Once you reach the line containing "- From bottom" in the entries below, write out that line and each one after it down to the line containing "- In the synthesized", exactly and with nothing added.

RECORD EXTRACTS
◇ ◇ ◇

`src/hw/trace_pkg.sv`:
```
// Retirement trace unit shared definitions
// Field widths, slot and queue depths, bus register map and
// the vector types used across tracker, store, FIFO and bus slave
`default_nettype none

package trace_pkg;

    ////////////////////////////////////////////////////////////////////////////
    // Depths
    ////////////////////////////////////////////////////////////////////////////
    localparam int SLOT_COUNT = 8;      // Record slots, more than 5 in flight
    localparam int FIFO_DEPTH = 4;      // Retired records queued for the host

    ////////////////////////////////////////////////////////////////////////////
    // Field types
    ////////////////////////////////////////////////////////////////////////////
    typedef logic [7:0]  tag_t;         // Sequence tag, wraps after 255
    typedef logic [$clog2(SLOT_COUNT)-1:0] slot_t;  // Low tag bits
    typedef logic [15:0] pc_t;          // Fetch address
    typedef logic [7:0]  opcode_t;      // Decoded opcode
    typedef logic [15:0] wb_data_t;     // Write-back value
    typedef logic [3:0]  stall_cnt_t;   // Stall cycles in decode, saturating

    // Queue bookkeeping
    typedef logic [$clog2(FIFO_DEPTH)-1:0]   fifo_ptr_t;
    typedef logic [$clog2(FIFO_DEPTH+1)-1:0] fifo_cnt_t;  // 0..FIFO_DEPTH

    localparam stall_cnt_t STALL_CNT_MAX = 4'd15;

    ////////////////////////////////////////////////////////////////////////////
    // Wishbone register map
    ////////////////////////////////////////////////////////////////////////////
    typedef logic [31:0] bus_data_t;
    typedef logic [1:0]  bus_addr_t;    // Word address

    localparam bus_addr_t ADDR_STATUS = 2'd0;  // Count and overflow
    localparam bus_addr_t ADDR_REC_LO = 2'd1;  // Opcode and pc, no pop
    localparam bus_addr_t ADDR_REC_HI = 2'd2;  // Tag, stalls, wb data, pops
    localparam int STATUS_OVF_BIT = 8;         // Overflow flag in STATUS

endpackage

`default_nettype wire

```
`src/hw/pipeline_trace_top.sv`:
```
// Pipeline retirement trace unit, top level
// Tag tracker feeds the record store, retired records queue in a FIFO
// and a Wishbone classic slave lets the host read them out
`timescale 1ns/1ns
`default_nettype none

module pipeline_trace_top (
    input  logic                 clk,
    input  logic                 rst_n,
    input  logic                 stall,
    input  trace_pkg::pc_t       fetch_pc,
    input  trace_pkg::opcode_t   decode_opcode,
    input  trace_pkg::wb_data_t  wb_data,
    input  logic                 wb_cyc,
    input  logic                 wb_stb,
    input  logic                 wb_we,
    input  trace_pkg::bus_addr_t wb_adr,
    input  trace_pkg::bus_data_t wb_dat_w,
    output trace_pkg::bus_data_t wb_dat_r,
    output logic                 wb_ack
);

    ////////////////////////////////////////////////////////////////////////////
    // Internal nets
    ////////////////////////////////////////////////////////////////////////////
    logic                  fetch_valid, decode_valid, execute_valid;
    logic                  memory_valid, wb_valid;
    trace_pkg::tag_t       fetch_tag, decode_tag, wb_tag;

    logic                  rec_push;    // Store to FIFO
    trace_pkg::tag_t       rec_tag;
    trace_pkg::pc_t        rec_pc;
    trace_pkg::opcode_t    rec_opcode;
    trace_pkg::stall_cnt_t rec_stall_cnt;
    trace_pkg::wb_data_t   rec_wb_data;

    trace_pkg::tag_t       head_tag;    // FIFO to slave
    trace_pkg::pc_t        head_pc;
    trace_pkg::opcode_t    head_opcode;
    trace_pkg::stall_cnt_t head_stall_cnt;
    trace_pkg::wb_data_t   head_wb_data;
    trace_pkg::fifo_cnt_t  fifo_count;
    logic                  overflow;
    logic                  fifo_pop, overflow_clear;

    stage_tag_tracker u_tracker (
        .clk           (clk),
        .rst_n         (rst_n),
        .stall         (stall),
        .fetch_valid   (fetch_valid),
        .decode_valid  (decode_valid),
        .execute_valid (execute_valid),
        .memory_valid  (memory_valid),
        .wb_valid      (wb_valid),
        .fetch_tag     (fetch_tag),
        .decode_tag    (decode_tag),
        .wb_tag        (wb_tag)
    );

    trace_record_store u_store (
        .clk           (clk),
        .rst_n         (rst_n),
        .stall         (stall),
        .fetch_valid   (fetch_valid),
        .decode_valid  (decode_valid),
        .execute_valid (execute_valid),
        .memory_valid  (memory_valid),
        .wb_valid      (wb_valid),
        .fetch_tag     (fetch_tag),
        .decode_tag    (decode_tag),
        .wb_tag        (wb_tag),
        .fetch_pc      (fetch_pc),
        .decode_opcode (decode_opcode),
        .wb_data       (wb_data),
        .rec_push      (rec_push),
        .rec_tag       (rec_tag),
        .rec_pc        (rec_pc),
        .rec_opcode    (rec_opcode),
        .rec_stall_cnt (rec_stall_cnt),
        .rec_wb_data   (rec_wb_data)
    );

    retire_fifo u_fifo (
        .clk            (clk),
        .rst_n          (rst_n),
        .push           (rec_push),
        .pop            (fifo_pop),
        .overflow_clear (overflow_clear),
        .rec_tag        (rec_tag),
        .rec_pc         (rec_pc),
        .rec_opcode     (rec_opcode),
        .rec_stall_cnt  (rec_stall_cnt),
        .rec_wb_data    (rec_wb_data),
        .head_tag       (head_tag),
        .head_pc        (head_pc),
        .head_opcode    (head_opcode),
        .head_stall_cnt (head_stall_cnt),
        .head_wb_data   (head_wb_data),
        .fifo_count     (fifo_count),
        .overflow       (overflow)
    );

    trace_wb_slave u_wb_slave (
        .clk            (clk),
        .rst_n          (rst_n),
        .wb_cyc         (wb_cyc),
        .wb_stb         (wb_stb),
        .wb_we          (wb_we),
        .wb_adr         (wb_adr),
        .wb_dat_w       (wb_dat_w),
        .wb_dat_r       (wb_dat_r),
        .wb_ack         (wb_ack),
        .head_tag       (head_tag),
        .head_pc        (head_pc),
        .head_opcode    (head_opcode),
        .head_stall_cnt (head_stall_cnt),
        .head_wb_data   (head_wb_data),
        .fifo_count     (fifo_count),
        .overflow       (overflow),
        .fifo_pop       (fifo_pop),
        .overflow_clear (overflow_clear)
    );

endmodule

`default_nettype wire

```
`src/hw/retire_fifo.sv`:
```
// Retired record queue
// Circular buffer of FIFO_DEPTH records. Pushes into a full queue are
// dropped and latch a sticky overflow flag until the host clears it
`timescale 1ns/1ns
`default_nettype none

module retire_fifo (
    input  logic                  clk,
    input  logic                  rst_n,
    input  logic                  push,
    input  logic                  pop,
    input  logic                  overflow_clear,
    input  trace_pkg::tag_t       rec_tag,
    input  trace_pkg::pc_t        rec_pc,
    input  trace_pkg::opcode_t    rec_opcode,
    input  trace_pkg::stall_cnt_t rec_stall_cnt,
    input  trace_pkg::wb_data_t   rec_wb_data,
    output trace_pkg::tag_t       head_tag,
    output trace_pkg::pc_t        head_pc,
    output trace_pkg::opcode_t    head_opcode,
    output trace_pkg::stall_cnt_t head_stall_cnt,
    output trace_pkg::wb_data_t   head_wb_data,
    output trace_pkg::fifo_cnt_t  fifo_count,
    output logic                  overflow
);

    trace_pkg::tag_t       tag_mem   [trace_pkg::FIFO_DEPTH];
    trace_pkg::pc_t        pc_mem    [trace_pkg::FIFO_DEPTH];
    trace_pkg::opcode_t    op_mem    [trace_pkg::FIFO_DEPTH];
    trace_pkg::stall_cnt_t stall_mem [trace_pkg::FIFO_DEPTH];
    trace_pkg::wb_data_t   data_mem  [trace_pkg::FIFO_DEPTH];

    trace_pkg::fifo_ptr_t wr_ptr;
    trace_pkg::fifo_ptr_t rd_ptr;
    logic full;
    logic do_push;
    logic do_pop;

    assign full    = (fifo_count == trace_pkg::fifo_cnt_t'(trace_pkg::FIFO_DEPTH));
    assign do_push = push && !full;             // Full queue drops the record
    assign do_pop  = pop && fifo_count != '0;   // Pop on empty is ignored

    always_ff @(posedge clk) begin
        if (do_push) begin
            tag_mem[wr_ptr]   <= rec_tag;
            pc_mem[wr_ptr]    <= rec_pc;
            op_mem[wr_ptr]    <= rec_opcode;
            stall_mem[wr_ptr] <= rec_stall_cnt;
            data_mem[wr_ptr]  <= rec_wb_data;
        end
    end

    always_ff @(posedge clk) begin
        if (!rst_n) begin
            wr_ptr     <= '0;
            rd_ptr     <= '0;
            fifo_count <= '0;
            overflow   <= 1'b0;
        end else begin
            if (do_push) wr_ptr <= wr_ptr + 1'b1;   // Depth is a power of two
            if (do_pop)  rd_ptr <= rd_ptr + 1'b1;
            case ({do_push, do_pop})
                2'b10:   fifo_count <= fifo_count + 1'b1;
                2'b01:   fifo_count <= fifo_count - 1'b1;
                default: fifo_count <= fifo_count;
            endcase
            if (push && full) begin
                overflow <= 1'b1;       // A new loss wins over a clear
            end else if (overflow_clear) begin
                overflow <= 1'b0;
            end
        end
    end

    // Head record, meaningful only while fifo_count is nonzero
    assign head_tag       = tag_mem[rd_ptr];
    assign head_pc        = pc_mem[rd_ptr];
    assign head_opcode    = op_mem[rd_ptr];
    assign head_stall_cnt = stall_mem[rd_ptr];
    assign head_wb_data   = data_mem[rd_ptr];

    a_count_bound: assert property (@(posedge clk) disable iff (!rst_n)
        fifo_count <= trace_pkg::fifo_cnt_t'(trace_pkg::FIFO_DEPTH));

endmodule

`default_nettype wire

```
`src/hw/stage_tag_tracker.sv`:
```
// Pipeline stage tag tracker
// Follows each instruction through fetch, decode, execute, memory and
// write-back. Stall holds fetch and decode and puts a bubble in execute.
`timescale 1ns/1ns
`default_nettype none

module stage_tag_tracker (
    input  logic            clk,
    input  logic            rst_n,
    input  logic            stall,
    output logic            fetch_valid,
    output logic            decode_valid,
    output logic            execute_valid,
    output logic            memory_valid,
    output logic            wb_valid,
    output trace_pkg::tag_t fetch_tag,
    output trace_pkg::tag_t decode_tag,
    output trace_pkg::tag_t wb_tag
);

    trace_pkg::tag_t next_tag;      // Tag for the next fetch
    trace_pkg::tag_t execute_tag;
    trace_pkg::tag_t memory_tag;

    // Valid bits and tag counter
    always_ff @(posedge clk) begin
        if (!rst_n) begin
            next_tag      <= '0;
            fetch_valid   <= 1'b0;
            decode_valid  <= 1'b0;
            execute_valid <= 1'b0;
            memory_valid  <= 1'b0;
            wb_valid      <= 1'b0;
        end else begin
            if (!stall) begin
                fetch_valid   <= 1'b1;          // New instruction every free cycle
                next_tag      <= next_tag + 1'b1;
                decode_valid  <= fetch_valid;
                execute_valid <= decode_valid;
            end else begin
                execute_valid <= 1'b0;          // Bubble, fetch and decode hold
            end
            memory_valid <= execute_valid;      // Back end never stalls
            wb_valid     <= memory_valid;
        end
    end

    // Tags follow the same rule, qualified by the valids above
    always_ff @(posedge clk) begin
        if (!stall) begin
            fetch_tag   <= next_tag;
            decode_tag  <= fetch_tag;
            execute_tag <= decode_tag;
        end
        memory_tag <= execute_tag;
        wb_tag     <= memory_tag;
    end

    ////////////////////////////////////////////////////////////////////////////
    // Checks
    ////////////////////////////////////////////////////////////////////////////
    logic [4:0]      stage_vld;
    trace_pkg::tag_t stage_tag [5];
    logic            tag_clash;

    assign stage_vld = {wb_valid, memory_valid, execute_valid, decode_valid, fetch_valid};
    assign stage_tag = '{fetch_tag, decode_tag, execute_tag, memory_tag, wb_tag};

    always_comb begin
        tag_clash = 1'b0;
        for (int i = 0; i < 5; i++) begin
            for (int j = i + 1; j < 5; j++) begin
                if (stage_vld[i] && stage_vld[j] && stage_tag[i] == stage_tag[j]) begin
                    tag_clash = 1'b1;
                end
            end
        end
    end

    // Two live stages never carry the same instruction
    a_unique_tags: assert property (@(posedge clk) disable iff (!rst_n) !tag_clash);

endmodule

`default_nettype wire

```
`src/hw/trace_record_store.sv`:
```
// Trace record store
// Collects pc, opcode and stall count per instruction in a slot memory
// indexed by the low tag bits, then emits the whole record in write-back
`timescale 1ns/1ns
`default_nettype none

module trace_record_store (
    input  logic                  clk,
    input  logic                  rst_n,
    input  logic                  stall,
    input  logic                  fetch_valid,
    input  logic                  decode_valid,
    input  logic                  execute_valid,
    input  logic                  memory_valid,
    input  logic                  wb_valid,
    input  trace_pkg::tag_t       fetch_tag,
    input  trace_pkg::tag_t       decode_tag,
    input  trace_pkg::tag_t       wb_tag,
    input  trace_pkg::pc_t        fetch_pc,
    input  trace_pkg::opcode_t    decode_opcode,
    input  trace_pkg::wb_data_t   wb_data,
    output logic                  rec_push,
    output trace_pkg::tag_t       rec_tag,
    output trace_pkg::pc_t        rec_pc,
    output trace_pkg::opcode_t    rec_opcode,
    output trace_pkg::stall_cnt_t rec_stall_cnt,
    output trace_pkg::wb_data_t   rec_wb_data
);

    // Slot memories, one entry per tag modulo SLOT_COUNT
    trace_pkg::pc_t        pc_mem    [trace_pkg::SLOT_COUNT];
    trace_pkg::opcode_t    op_mem    [trace_pkg::SLOT_COUNT];
    trace_pkg::stall_cnt_t stall_mem [trace_pkg::SLOT_COUNT];

    trace_pkg::stall_cnt_t dec_stall_cnt;   // Stalls of the tag now in decode
    trace_pkg::slot_t      fetch_slot;
    trace_pkg::slot_t      decode_slot;
    trace_pkg::slot_t      wb_slot;

    assign fetch_slot  = fetch_tag[$bits(trace_pkg::slot_t)-1:0];
    assign decode_slot = decode_tag[$bits(trace_pkg::slot_t)-1:0];
    assign wb_slot     = wb_tag[$bits(trace_pkg::slot_t)-1:0];

    // Decode stall counter, restarts whenever decode takes a new tag
    always_ff @(posedge clk) begin
        if (!rst_n) begin
            dec_stall_cnt <= '0;
        end else if (!stall) begin
            dec_stall_cnt <= '0;
        end else if (decode_valid && dec_stall_cnt != trace_pkg::STALL_CNT_MAX) begin
            dec_stall_cnt <= dec_stall_cnt + 1'b1;  // Saturates at 15
        end
    end

    // Field capture, the last write while a stage holds a tag wins
    always_ff @(posedge clk) begin
        if (fetch_valid) begin
            pc_mem[fetch_slot] <= fetch_pc;
        end
        if (decode_valid) begin
            op_mem[decode_slot] <= decode_opcode;
        end
        if (decode_valid && !stall) begin
            stall_mem[decode_slot] <= dec_stall_cnt;  // Committed as tag leaves decode
        end
    end

    ////////////////////////////////////////////////////////////////////////////
    // Record out, live wb_data joins the stored fields
    ////////////////////////////////////////////////////////////////////////////
    assign rec_push      = wb_valid;
    assign rec_tag       = wb_tag;
    assign rec_pc        = pc_mem[wb_slot];
    assign rec_opcode    = op_mem[wb_slot];
    assign rec_stall_cnt = stall_mem[wb_slot];
    assign rec_wb_data   = wb_data;

    // Youngest fetch stays within SLOT_COUNT of the retiring tag, so its slot is intact
    a_slot_free: assert property (@(posedge clk) disable iff (!rst_n)
        (wb_valid && fetch_valid) |->
            trace_pkg::tag_t'(fetch_tag - wb_tag) <
            trace_pkg::tag_t'(trace_pkg::SLOT_COUNT));

endmodule

`default_nettype wire

```
`src/hw/trace_wb_slave.sv`:
```
// Wishbone classic register slave for the trace queue
// STATUS gives count and overflow, REC_LO and REC_HI give the head record.
// A REC_HI read pops it, a STATUS write with bit 8 clears overflow
`timescale 1ns/1ns
`default_nettype none

module trace_wb_slave (
    input  logic                  clk,
    input  logic                  rst_n,
    input  logic                  wb_cyc,
    input  logic                  wb_stb,
    input  logic                  wb_we,
    input  trace_pkg::bus_addr_t  wb_adr,
    input  trace_pkg::bus_data_t  wb_dat_w,
    output trace_pkg::bus_data_t  wb_dat_r,
    output logic                  wb_ack,
    input  trace_pkg::tag_t       head_tag,
    input  trace_pkg::pc_t        head_pc,
    input  trace_pkg::opcode_t    head_opcode,
    input  trace_pkg::stall_cnt_t head_stall_cnt,
    input  trace_pkg::wb_data_t   head_wb_data,
    input  trace_pkg::fifo_cnt_t  fifo_count,
    input  logic                  overflow,
    output logic                  fifo_pop,
    output logic                  overflow_clear
);

    typedef enum logic [1:0] {S_IDLE, S_ACK, S_REST} wb_state_t;

    wb_state_t            state;
    logic                 req;          // Transfer accepted this cycle
    logic                 has_rec;
    trace_pkg::bus_data_t rd_word;

    assign req     = wb_cyc && wb_stb && state == S_IDLE;
    assign has_rec = (fifo_count != '0);

    // Read word for the addressed register
    always_comb begin
        rd_word = '0;
        case (wb_adr)
            trace_pkg::ADDR_STATUS: begin
                rd_word[$bits(trace_pkg::fifo_cnt_t)-1:0] = fifo_count;
                rd_word[trace_pkg::STATUS_OVF_BIT]        = overflow;
            end
            trace_pkg::ADDR_REC_LO: if (has_rec) rd_word = {8'h00, head_opcode, head_pc};
            trace_pkg::ADDR_REC_HI: if (has_rec) begin
                rd_word = {head_tag, 4'h0, head_stall_cnt, head_wb_data};
            end
            default: rd_word = '0;      // Unmapped word reads zero
        endcase
    end

    // Handshake FSM, one ack cycle then one rest cycle
    always_ff @(posedge clk) begin
        if (!rst_n) begin
            state          <= S_IDLE;
            fifo_pop       <= 1'b0;
            overflow_clear <= 1'b0;
        end else begin
            fifo_pop       <= 1'b0;
            overflow_clear <= 1'b0;
            case (state)
                S_IDLE: if (req) begin
                    state    <= S_ACK;
                    // Pop only what was captured, a late push must survive
                    fifo_pop <= !wb_we && wb_adr == trace_pkg::ADDR_REC_HI && has_rec;
                    overflow_clear <= wb_we && wb_adr == trace_pkg::ADDR_STATUS &&
                                      wb_dat_w[trace_pkg::STATUS_OVF_BIT];
                end
                S_ACK:   state <= S_REST;
                default: state <= S_IDLE;
            endcase
        end
    end

    always_ff @(posedge clk) begin
        if (req) wb_dat_r <= wb_we ? '0 : rd_word;  // Sampled before any pop
    end

    assign wb_ack = (state == S_ACK);

    a_ack_single: assert property (@(posedge clk) disable iff (!rst_n) wb_ack |=> !wb_ack);

endmodule

`default_nettype wire

```
--- src/verilog/soc_config.svh ---
`ifndef SOC_CONFIG_SVH
`define SOC_CONFIG_SVH

//////////////////////////////////////////////////////////////////////
// bus widths
//////////////////////////////////////////////////////////////////////

`define SOC_ADDR_W 32
`define SOC_DATA_W 32
// one write-enable bit per byte lane
`define SOC_STRB_W 4

//////////////////////////////////////////////////////////////////////
// address map, region field is addr[31:28]
//////////////////////////////////////////////////////////////////////

`define SOC_SEL_MSB      31
`define SOC_REGION_RAM   4'h0
`define SOC_REGION_TIMER 4'h2
`define SOC_REGION_GPIO  4'h4

// peripheral sizing
`define SOC_RAM_WORDS   256
`define SOC_GPIO_PINS   8
// read data for unmapped regions
`define SOC_DECERR_DATA 32'hDEAD_BEEF

`endif

--- src/verilog/soc_pkg.sv ---
`include "soc_config.svh"

package soc_pkg;

    // bus payload types
    typedef logic [`SOC_ADDR_W-1:0] addr_t;
    typedef logic [`SOC_DATA_W-1:0] word_t;
    typedef logic [`SOC_STRB_W-1:0] strb_t;

    // decoder target, SEL_NONE means decode error
    typedef enum logic [1:0] {
        SEL_RAM,
        SEL_TIMER,
        SEL_GPIO,
        SEL_NONE
    } target_sel_t;

    // timer register offsets
    typedef enum logic [3:0] {
        TMR_CTRL  = 4'h0,
        TMR_COUNT = 4'h4,
        TMR_VALUE = 4'h8
    } timer_reg_e;

    // gpio register offsets
    typedef enum logic [3:0] {
        GPIO_CTRL = 4'h0,
        GPIO_DATA = 4'h4
    } gpio_reg_e;

endpackage
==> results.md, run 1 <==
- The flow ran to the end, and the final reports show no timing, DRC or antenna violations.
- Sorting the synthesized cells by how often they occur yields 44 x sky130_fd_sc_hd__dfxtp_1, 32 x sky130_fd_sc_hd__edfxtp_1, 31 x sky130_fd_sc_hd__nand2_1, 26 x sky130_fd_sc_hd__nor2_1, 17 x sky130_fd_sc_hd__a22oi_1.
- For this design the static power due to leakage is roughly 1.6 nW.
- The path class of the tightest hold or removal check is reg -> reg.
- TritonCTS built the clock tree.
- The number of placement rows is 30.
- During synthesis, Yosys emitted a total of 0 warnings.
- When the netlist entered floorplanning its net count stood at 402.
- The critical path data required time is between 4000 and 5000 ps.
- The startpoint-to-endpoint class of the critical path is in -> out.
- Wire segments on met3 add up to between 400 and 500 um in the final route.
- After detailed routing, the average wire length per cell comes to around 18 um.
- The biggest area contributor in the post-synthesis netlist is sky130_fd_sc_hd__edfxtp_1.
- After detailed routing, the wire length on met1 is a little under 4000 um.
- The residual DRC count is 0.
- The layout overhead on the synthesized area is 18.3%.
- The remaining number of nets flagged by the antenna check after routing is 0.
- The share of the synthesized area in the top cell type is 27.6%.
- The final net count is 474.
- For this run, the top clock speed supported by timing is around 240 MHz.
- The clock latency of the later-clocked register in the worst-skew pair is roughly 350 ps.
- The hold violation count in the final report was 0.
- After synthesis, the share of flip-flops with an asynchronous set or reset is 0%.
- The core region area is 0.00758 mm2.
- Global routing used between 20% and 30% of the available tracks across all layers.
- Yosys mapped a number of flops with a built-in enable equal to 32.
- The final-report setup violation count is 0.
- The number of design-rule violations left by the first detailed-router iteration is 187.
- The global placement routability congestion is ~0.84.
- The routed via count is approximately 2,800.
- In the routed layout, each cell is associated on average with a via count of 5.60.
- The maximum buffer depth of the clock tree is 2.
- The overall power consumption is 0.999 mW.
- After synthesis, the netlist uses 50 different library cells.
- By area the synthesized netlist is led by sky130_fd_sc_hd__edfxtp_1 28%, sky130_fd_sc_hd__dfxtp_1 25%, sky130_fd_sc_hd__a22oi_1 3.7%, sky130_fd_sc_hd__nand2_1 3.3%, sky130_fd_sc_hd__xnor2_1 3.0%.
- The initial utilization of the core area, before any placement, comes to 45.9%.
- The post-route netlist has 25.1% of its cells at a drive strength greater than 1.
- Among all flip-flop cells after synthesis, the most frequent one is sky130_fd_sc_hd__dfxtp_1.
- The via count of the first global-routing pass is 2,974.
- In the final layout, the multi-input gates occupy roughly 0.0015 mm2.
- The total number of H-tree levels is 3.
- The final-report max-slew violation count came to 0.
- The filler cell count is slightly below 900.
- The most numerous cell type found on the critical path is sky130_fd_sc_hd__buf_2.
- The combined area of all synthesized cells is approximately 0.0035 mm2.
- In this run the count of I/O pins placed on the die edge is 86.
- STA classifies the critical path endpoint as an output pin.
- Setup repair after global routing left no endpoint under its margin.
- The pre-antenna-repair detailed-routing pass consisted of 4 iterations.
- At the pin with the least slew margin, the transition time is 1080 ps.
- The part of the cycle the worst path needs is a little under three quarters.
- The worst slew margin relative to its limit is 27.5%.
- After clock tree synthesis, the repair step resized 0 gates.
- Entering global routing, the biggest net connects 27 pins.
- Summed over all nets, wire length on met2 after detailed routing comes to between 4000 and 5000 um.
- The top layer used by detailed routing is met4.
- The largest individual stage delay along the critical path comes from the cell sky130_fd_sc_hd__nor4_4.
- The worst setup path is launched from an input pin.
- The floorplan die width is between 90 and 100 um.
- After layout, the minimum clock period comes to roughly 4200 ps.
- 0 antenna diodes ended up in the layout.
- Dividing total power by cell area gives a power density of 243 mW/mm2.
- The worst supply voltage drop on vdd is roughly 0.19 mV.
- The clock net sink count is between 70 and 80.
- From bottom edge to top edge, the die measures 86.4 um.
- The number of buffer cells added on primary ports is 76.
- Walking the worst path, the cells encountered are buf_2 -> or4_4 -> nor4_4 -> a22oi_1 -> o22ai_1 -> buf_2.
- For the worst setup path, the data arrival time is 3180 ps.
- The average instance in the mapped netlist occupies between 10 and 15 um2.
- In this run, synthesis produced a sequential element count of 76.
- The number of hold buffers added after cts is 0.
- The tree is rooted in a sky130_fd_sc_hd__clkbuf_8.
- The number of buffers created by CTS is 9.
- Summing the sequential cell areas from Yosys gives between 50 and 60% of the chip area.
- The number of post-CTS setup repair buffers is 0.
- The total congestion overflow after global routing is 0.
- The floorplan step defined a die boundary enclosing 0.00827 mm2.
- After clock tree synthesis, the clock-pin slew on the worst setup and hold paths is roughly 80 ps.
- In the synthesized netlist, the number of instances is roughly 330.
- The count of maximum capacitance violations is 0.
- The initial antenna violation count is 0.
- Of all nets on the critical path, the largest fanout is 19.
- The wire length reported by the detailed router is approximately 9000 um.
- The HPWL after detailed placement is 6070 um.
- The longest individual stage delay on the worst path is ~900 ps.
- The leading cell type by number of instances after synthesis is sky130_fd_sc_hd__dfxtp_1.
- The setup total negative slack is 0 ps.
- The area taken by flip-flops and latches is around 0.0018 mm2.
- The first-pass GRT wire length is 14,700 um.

◇ ◇ ◇

RESULT BELOW
- From bottom edge to top edge, the die measures 86.4 um.
- The number of buffer cells added on primary ports is 76.
- Walking the worst path, the cells encountered are buf_2 -> or4_4 -> nor4_4 -> a22oi_1 -> o22ai_1 -> buf_2.
- For the worst setup path, the data arrival time is 3180 ps.
- The average instance in the mapped netlist occupies between 10 and 15 um2.
- In this run, synthesis produced a sequential element count of 76.
- The number of hold buffers added after cts is 0.
- The tree is rooted in a sky130_fd_sc_hd__clkbuf_8.
- The number of buffers created by CTS is 9.
- Summing the sequential cell areas from Yosys gives between 50 and 60% of the chip area.
- The number of post-CTS setup repair buffers is 0.
- The total congestion overflow after global routing is 0.
- The floorplan step defined a die boundary enclosing 0.00827 mm2.
- After clock tree synthesis, the clock-pin slew on the worst setup and hold paths is roughly 80 ps.
- In the synthesized netlist, the number of instances is roughly 330.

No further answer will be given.